▶ **What to do**
Transcribe the stretch of entries below from the line with "run 3: critical" through the line with "CTS,flop,0.07,6", exactly and with both ends included; leave out all other lines.

[Items listed in a dataset]

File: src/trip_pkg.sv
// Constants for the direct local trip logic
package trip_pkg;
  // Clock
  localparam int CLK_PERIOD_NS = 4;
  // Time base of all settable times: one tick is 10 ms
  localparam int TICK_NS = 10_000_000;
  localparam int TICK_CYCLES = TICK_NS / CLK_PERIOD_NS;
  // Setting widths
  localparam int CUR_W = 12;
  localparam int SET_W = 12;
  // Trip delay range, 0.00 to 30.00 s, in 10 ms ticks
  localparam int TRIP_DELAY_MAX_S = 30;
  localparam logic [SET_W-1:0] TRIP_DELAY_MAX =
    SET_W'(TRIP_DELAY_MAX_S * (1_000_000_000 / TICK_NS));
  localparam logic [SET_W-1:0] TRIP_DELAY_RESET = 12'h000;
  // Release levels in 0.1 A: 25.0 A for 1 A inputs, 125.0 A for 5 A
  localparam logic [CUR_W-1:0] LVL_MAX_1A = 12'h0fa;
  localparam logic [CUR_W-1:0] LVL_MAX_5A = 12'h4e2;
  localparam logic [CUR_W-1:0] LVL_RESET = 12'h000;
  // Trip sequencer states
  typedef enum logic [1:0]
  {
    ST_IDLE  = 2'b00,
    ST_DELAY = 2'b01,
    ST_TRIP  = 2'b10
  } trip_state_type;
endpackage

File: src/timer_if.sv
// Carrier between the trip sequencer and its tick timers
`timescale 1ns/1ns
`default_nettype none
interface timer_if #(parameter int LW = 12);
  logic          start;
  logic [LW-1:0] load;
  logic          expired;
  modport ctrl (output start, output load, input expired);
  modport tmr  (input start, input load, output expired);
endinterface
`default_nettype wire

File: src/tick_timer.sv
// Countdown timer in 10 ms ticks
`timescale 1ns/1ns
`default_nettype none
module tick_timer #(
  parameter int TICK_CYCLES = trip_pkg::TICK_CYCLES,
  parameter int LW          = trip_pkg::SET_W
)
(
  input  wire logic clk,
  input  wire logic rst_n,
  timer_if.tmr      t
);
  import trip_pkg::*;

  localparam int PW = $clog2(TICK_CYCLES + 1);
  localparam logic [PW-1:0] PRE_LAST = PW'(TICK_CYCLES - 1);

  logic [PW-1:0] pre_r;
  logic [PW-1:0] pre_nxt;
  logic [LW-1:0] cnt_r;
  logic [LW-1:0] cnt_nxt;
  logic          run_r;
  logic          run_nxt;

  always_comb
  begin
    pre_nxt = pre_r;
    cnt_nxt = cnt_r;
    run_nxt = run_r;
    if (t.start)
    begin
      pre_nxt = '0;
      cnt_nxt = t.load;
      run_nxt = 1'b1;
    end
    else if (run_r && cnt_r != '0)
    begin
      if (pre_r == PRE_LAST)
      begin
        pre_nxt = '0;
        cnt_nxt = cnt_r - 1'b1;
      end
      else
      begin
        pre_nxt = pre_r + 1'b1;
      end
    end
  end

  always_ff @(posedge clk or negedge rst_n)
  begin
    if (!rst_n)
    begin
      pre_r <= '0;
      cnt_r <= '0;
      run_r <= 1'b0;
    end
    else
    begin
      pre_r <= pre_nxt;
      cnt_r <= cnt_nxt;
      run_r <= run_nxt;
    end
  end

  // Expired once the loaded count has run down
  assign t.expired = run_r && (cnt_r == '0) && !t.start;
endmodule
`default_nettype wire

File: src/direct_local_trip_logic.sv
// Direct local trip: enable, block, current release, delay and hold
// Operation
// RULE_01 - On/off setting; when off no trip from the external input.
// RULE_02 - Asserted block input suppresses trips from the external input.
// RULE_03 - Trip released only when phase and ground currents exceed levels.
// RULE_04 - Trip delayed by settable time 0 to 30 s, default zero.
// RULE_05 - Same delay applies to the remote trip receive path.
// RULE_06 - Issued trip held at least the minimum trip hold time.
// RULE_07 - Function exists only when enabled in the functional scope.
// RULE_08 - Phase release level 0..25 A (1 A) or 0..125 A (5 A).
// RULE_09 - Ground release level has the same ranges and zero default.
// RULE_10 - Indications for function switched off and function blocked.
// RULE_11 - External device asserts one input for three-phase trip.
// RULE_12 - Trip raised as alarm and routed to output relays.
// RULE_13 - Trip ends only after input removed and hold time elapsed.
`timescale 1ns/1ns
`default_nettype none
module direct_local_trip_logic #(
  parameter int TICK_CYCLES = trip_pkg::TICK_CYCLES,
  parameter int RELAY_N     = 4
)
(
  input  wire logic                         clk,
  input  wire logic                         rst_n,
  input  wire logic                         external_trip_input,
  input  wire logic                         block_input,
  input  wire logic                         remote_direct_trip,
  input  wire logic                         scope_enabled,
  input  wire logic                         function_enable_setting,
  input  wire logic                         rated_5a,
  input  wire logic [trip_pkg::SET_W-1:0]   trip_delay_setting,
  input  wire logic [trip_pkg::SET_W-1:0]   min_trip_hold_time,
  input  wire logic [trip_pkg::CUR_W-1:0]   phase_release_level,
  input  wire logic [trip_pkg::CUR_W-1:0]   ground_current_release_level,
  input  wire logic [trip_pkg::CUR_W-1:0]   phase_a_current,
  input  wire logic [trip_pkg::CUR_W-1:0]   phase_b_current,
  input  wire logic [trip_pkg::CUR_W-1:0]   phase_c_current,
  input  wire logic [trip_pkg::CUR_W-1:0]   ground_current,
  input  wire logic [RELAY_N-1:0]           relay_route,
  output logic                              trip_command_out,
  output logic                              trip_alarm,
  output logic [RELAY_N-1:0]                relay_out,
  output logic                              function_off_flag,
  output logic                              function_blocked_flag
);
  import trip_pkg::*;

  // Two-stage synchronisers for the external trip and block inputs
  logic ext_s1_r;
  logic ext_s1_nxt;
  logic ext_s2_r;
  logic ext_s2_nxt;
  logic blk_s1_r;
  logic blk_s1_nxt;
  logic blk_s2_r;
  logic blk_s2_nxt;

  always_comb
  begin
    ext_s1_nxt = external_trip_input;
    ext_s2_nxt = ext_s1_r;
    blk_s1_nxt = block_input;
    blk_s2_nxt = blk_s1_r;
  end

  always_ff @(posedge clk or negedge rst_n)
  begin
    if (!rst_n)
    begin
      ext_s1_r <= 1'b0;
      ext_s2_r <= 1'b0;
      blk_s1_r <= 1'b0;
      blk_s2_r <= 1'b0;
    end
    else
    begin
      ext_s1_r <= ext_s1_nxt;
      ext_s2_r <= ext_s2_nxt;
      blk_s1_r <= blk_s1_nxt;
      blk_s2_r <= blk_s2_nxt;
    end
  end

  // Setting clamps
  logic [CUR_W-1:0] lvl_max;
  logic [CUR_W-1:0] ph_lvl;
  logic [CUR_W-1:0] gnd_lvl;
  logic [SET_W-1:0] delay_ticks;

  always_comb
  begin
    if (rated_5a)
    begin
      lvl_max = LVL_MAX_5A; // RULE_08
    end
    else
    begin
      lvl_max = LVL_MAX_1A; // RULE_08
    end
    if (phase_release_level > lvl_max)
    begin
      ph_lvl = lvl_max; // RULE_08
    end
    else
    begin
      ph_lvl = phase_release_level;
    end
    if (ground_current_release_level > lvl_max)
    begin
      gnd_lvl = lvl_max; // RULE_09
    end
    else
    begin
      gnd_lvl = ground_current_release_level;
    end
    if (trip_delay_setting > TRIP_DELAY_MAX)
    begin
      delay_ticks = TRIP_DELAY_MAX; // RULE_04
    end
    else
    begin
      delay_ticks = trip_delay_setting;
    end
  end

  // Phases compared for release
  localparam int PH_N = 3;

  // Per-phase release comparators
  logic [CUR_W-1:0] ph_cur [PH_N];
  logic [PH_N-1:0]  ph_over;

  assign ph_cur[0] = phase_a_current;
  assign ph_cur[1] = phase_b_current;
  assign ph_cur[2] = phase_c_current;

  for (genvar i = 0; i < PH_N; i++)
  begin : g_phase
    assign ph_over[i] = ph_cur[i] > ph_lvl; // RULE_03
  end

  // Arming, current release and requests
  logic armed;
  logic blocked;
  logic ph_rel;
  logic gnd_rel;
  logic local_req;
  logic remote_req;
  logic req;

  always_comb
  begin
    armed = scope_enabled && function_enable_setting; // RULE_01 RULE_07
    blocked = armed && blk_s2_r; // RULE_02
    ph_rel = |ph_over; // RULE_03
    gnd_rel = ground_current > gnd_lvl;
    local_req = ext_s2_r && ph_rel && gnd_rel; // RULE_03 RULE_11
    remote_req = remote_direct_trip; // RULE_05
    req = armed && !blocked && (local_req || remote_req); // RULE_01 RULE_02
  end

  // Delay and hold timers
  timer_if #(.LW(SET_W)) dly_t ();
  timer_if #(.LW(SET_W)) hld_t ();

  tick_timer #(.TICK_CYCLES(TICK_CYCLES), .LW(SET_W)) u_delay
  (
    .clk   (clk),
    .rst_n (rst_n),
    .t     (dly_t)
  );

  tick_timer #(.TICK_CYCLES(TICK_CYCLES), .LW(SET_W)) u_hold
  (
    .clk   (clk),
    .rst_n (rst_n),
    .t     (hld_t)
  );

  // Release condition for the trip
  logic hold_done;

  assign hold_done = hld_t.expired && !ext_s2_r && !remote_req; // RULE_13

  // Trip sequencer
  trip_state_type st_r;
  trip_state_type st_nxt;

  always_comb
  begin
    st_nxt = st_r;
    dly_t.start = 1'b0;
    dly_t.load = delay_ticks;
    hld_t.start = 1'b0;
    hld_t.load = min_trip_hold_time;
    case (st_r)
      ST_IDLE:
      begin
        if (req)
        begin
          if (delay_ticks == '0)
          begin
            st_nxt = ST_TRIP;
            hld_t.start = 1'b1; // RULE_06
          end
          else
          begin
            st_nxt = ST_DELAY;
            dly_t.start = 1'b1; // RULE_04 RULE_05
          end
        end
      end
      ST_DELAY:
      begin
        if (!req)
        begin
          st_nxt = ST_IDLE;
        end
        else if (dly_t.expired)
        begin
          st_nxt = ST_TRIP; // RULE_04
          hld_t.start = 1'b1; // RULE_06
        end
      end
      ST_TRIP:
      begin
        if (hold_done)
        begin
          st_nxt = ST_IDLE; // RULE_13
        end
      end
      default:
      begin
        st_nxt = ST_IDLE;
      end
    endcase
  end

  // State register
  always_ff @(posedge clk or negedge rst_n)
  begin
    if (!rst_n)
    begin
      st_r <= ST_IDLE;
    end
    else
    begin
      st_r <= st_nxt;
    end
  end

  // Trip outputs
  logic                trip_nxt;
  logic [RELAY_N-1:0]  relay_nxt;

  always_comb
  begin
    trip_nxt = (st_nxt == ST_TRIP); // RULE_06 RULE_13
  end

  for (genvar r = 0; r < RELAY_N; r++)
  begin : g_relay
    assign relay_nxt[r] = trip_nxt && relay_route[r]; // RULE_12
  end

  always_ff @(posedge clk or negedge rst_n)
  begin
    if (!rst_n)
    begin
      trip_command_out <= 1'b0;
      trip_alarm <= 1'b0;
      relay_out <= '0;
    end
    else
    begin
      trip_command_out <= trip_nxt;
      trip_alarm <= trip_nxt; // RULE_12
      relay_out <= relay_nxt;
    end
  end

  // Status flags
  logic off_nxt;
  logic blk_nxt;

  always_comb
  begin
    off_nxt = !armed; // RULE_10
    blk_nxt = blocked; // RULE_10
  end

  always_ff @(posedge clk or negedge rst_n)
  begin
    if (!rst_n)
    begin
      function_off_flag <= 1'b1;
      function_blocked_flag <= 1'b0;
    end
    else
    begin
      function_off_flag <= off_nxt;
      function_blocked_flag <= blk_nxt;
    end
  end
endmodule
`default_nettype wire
--
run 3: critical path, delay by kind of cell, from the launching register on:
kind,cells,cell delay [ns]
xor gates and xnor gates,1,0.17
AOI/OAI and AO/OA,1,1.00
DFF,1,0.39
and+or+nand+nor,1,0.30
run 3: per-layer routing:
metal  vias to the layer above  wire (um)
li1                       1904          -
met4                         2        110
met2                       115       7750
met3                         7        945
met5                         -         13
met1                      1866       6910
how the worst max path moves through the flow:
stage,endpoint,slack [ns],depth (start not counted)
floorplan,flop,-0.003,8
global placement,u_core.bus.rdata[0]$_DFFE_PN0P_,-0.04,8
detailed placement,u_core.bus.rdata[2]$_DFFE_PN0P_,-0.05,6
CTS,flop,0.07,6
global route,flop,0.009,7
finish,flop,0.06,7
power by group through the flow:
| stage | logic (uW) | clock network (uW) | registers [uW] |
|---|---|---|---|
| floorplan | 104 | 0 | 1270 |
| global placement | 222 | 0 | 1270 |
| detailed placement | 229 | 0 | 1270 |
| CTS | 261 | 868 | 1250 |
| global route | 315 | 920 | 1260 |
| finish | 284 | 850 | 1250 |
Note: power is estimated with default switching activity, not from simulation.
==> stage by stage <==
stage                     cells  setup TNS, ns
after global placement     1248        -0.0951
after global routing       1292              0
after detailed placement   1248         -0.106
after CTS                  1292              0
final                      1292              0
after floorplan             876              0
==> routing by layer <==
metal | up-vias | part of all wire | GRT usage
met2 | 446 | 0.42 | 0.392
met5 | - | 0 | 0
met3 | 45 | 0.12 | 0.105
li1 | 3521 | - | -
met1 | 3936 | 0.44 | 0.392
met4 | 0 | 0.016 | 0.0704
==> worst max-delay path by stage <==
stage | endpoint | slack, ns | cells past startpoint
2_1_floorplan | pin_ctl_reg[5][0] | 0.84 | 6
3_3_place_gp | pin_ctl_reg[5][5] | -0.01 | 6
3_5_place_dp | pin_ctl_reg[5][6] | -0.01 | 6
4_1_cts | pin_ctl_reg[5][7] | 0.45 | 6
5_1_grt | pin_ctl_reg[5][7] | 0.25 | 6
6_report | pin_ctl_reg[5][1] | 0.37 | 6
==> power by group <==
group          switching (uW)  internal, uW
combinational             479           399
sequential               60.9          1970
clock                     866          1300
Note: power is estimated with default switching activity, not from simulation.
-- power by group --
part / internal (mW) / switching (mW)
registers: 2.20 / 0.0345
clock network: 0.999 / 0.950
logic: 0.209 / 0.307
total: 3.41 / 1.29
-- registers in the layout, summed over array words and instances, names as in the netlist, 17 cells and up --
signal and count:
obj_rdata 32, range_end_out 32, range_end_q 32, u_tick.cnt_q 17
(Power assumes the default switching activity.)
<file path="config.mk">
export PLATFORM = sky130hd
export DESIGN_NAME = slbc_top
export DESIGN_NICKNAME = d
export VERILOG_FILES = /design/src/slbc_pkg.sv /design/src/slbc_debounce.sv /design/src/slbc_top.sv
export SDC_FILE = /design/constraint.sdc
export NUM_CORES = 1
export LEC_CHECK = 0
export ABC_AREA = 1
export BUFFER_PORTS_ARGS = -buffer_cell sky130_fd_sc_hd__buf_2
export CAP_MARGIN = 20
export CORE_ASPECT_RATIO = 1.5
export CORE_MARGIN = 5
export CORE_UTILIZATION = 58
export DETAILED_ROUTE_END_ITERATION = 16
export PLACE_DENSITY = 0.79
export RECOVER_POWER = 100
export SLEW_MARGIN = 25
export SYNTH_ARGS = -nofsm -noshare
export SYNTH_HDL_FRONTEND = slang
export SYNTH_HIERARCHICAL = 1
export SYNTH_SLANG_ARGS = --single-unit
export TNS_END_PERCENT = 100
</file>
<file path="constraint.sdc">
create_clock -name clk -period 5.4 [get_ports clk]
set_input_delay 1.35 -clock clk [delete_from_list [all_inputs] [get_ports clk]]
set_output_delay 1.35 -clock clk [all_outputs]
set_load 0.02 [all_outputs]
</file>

▶ **Answer area**
run 3: critical path, delay by kind of cell, from the launching register on:
kind,cells,cell delay [ns]
xor gates and xnor gates,1,0.17
AOI/OAI and AO/OA,1,1.00
DFF,1,0.39
and+or+nand+nor,1,0.30
run 3: per-layer routing:
metal  vias to the layer above  wire (um)
li1                       1904          -
met4                         2        110
met2                       115       7750
met3                         7        945
met5                         -         13
met1                      1866       6910
how the worst max path moves through the flow:
stage,endpoint,slack [ns],depth (start not counted)
floorplan,flop,-0.003,8
global placement,u_core.bus.rdata[0]$_DFFE_PN0P_,-0.04,8
detailed placement,u_core.bus.rdata[2]$_DFFE_PN0P_,-0.05,6
CTS,flop,0.07,6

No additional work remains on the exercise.